Exercise materials:

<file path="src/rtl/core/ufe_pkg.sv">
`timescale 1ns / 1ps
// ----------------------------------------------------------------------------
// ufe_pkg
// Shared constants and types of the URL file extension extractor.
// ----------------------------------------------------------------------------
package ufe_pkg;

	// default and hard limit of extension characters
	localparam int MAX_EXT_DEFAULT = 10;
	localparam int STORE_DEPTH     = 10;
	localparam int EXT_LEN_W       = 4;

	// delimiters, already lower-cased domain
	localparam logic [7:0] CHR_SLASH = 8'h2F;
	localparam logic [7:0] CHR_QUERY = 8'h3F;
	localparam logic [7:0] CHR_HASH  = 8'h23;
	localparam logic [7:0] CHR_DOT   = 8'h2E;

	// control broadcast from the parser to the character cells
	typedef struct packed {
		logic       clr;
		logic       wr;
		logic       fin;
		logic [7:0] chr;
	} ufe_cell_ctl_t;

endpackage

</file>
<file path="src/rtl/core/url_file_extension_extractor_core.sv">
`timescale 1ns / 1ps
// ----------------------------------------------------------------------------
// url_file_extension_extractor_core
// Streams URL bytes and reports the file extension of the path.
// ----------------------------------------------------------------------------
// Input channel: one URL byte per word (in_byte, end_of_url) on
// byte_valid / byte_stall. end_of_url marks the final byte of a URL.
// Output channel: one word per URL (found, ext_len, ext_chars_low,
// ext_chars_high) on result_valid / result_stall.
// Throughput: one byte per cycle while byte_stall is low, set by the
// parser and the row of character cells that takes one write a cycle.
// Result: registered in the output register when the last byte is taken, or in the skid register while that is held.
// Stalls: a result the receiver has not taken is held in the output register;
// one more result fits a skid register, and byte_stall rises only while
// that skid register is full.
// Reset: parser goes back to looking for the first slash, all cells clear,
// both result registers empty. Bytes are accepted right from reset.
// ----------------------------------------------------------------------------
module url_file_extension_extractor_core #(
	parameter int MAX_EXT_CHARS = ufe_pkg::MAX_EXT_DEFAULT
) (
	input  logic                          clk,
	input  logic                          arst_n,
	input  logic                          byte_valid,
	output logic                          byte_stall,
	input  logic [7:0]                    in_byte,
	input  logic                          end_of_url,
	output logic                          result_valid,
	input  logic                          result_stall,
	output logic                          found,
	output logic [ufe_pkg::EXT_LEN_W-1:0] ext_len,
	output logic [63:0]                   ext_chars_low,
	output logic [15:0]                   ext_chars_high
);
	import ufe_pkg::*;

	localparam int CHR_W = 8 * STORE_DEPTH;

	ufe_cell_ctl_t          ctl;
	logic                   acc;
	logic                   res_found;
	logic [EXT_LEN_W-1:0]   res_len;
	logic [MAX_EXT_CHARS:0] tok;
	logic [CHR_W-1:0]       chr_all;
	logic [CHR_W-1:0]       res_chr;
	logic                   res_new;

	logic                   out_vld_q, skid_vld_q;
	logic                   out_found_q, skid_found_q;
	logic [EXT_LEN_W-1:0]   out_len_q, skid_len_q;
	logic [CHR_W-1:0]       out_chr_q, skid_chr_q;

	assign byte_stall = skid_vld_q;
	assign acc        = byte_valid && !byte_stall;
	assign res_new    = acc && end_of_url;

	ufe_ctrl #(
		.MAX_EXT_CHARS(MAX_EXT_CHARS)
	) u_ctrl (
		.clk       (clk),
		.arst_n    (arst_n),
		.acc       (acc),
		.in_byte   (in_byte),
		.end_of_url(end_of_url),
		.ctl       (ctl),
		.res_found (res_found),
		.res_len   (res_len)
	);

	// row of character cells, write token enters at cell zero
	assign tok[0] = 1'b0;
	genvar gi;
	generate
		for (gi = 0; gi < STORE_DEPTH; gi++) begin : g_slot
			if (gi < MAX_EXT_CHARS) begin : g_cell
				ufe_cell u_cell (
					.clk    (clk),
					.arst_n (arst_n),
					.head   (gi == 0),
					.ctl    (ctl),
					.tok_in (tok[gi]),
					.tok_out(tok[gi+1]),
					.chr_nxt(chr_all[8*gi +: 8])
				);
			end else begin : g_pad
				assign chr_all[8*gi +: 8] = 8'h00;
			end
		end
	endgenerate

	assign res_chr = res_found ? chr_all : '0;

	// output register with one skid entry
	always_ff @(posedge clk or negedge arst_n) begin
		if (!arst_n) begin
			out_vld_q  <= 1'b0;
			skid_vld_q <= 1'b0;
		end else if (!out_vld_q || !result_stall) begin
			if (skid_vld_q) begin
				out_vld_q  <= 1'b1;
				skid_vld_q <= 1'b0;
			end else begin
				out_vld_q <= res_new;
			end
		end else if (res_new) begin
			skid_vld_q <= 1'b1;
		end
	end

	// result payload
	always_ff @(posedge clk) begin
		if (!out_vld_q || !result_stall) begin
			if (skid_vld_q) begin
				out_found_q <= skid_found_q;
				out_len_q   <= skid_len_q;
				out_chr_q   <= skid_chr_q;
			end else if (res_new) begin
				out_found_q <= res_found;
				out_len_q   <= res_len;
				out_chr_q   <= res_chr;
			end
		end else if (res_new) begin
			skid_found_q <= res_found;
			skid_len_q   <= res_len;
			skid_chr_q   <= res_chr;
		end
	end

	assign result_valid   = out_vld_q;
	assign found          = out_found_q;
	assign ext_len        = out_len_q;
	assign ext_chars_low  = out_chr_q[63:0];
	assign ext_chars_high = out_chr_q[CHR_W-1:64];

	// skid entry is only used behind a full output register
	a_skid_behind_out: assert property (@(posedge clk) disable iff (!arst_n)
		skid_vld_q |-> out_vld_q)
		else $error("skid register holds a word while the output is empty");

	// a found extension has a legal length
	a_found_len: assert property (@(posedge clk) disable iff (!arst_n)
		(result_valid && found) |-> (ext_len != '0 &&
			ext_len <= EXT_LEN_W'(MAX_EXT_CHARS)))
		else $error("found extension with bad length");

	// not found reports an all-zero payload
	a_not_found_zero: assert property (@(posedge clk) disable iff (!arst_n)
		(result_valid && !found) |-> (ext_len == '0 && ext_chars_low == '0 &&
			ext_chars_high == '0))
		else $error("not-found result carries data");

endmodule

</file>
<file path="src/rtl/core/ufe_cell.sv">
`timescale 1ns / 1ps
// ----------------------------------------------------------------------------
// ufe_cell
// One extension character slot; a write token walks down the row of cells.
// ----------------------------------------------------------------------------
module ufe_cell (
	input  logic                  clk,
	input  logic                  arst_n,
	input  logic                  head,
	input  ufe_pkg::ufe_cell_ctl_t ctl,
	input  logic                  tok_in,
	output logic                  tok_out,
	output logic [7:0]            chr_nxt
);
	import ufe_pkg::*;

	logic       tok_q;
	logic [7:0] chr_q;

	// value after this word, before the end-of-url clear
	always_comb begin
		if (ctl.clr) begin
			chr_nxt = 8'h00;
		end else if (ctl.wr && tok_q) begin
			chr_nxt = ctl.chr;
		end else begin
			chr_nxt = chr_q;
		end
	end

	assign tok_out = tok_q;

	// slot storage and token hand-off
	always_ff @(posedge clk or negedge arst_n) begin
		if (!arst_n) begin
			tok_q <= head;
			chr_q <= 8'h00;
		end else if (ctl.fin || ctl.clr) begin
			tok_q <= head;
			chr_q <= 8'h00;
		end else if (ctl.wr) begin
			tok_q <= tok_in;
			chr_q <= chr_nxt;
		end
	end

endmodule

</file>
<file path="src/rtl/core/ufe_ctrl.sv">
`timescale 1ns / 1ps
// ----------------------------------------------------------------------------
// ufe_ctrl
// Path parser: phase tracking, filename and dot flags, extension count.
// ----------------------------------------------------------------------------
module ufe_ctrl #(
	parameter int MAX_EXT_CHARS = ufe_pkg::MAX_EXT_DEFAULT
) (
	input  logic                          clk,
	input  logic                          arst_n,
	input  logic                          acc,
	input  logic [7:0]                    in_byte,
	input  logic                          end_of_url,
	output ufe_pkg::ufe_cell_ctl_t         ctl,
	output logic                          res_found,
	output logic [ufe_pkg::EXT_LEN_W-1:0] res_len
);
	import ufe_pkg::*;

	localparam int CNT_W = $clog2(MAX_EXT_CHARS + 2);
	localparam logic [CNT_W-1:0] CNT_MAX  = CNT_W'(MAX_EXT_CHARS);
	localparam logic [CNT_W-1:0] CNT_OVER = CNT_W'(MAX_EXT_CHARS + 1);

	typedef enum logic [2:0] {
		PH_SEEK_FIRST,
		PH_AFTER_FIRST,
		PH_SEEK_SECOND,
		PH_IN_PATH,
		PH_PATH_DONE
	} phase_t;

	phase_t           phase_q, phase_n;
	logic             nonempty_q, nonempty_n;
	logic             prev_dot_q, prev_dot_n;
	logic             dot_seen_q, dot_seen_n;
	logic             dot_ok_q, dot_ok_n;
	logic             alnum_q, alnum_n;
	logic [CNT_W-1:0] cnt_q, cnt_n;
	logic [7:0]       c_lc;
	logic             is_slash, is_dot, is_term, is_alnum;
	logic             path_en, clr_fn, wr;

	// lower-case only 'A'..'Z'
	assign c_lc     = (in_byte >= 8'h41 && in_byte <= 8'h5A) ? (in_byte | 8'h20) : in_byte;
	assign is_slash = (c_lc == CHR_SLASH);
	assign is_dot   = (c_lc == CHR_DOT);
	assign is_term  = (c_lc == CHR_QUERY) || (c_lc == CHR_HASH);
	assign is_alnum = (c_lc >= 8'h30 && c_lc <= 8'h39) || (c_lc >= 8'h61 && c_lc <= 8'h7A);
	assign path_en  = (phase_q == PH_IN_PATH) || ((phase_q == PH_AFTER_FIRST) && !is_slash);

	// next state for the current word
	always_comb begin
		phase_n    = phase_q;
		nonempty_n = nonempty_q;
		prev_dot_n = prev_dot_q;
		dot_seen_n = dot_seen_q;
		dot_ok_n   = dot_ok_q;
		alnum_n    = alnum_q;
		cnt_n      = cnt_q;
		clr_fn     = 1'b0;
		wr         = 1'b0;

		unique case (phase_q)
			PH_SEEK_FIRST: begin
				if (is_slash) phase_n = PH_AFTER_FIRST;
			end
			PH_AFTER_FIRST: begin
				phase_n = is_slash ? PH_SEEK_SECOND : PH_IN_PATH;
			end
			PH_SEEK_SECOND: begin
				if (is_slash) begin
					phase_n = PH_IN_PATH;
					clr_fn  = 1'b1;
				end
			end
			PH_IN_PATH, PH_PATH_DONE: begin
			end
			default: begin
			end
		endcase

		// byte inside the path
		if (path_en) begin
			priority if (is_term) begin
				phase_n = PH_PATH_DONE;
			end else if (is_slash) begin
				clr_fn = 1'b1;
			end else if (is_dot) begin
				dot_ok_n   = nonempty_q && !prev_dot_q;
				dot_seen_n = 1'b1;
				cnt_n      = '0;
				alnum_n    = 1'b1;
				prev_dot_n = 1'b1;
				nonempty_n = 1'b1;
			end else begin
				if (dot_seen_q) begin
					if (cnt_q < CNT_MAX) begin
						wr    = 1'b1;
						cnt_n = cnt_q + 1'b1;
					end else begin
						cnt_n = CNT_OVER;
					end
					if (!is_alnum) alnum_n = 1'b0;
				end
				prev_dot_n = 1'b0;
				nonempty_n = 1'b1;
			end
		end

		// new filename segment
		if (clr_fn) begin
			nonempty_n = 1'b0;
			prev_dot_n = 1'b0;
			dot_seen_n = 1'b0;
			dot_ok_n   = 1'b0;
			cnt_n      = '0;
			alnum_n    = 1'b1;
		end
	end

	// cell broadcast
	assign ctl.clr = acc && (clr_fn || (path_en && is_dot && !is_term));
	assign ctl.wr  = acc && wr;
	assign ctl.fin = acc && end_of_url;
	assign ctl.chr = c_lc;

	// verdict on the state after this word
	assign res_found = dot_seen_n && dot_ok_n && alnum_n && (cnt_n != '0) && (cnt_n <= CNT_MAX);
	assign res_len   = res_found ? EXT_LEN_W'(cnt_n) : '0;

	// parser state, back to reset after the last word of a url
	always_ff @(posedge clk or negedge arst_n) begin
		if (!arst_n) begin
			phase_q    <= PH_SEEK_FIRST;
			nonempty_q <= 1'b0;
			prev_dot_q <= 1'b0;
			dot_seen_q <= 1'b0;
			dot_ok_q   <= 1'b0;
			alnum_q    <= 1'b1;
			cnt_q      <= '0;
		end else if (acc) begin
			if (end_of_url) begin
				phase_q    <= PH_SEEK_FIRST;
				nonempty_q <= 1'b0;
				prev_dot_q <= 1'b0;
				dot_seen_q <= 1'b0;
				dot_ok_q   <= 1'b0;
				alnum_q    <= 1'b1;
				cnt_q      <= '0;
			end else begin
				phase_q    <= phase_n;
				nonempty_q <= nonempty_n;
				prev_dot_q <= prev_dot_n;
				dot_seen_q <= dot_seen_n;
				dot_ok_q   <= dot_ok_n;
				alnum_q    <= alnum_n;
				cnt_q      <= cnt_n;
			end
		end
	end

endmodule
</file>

What is required:
Search the entries above for the string "typedef". Copy each line in which it appears.

Expected answer:
	typedef struct packed {
	typedef enum logic [2:0] {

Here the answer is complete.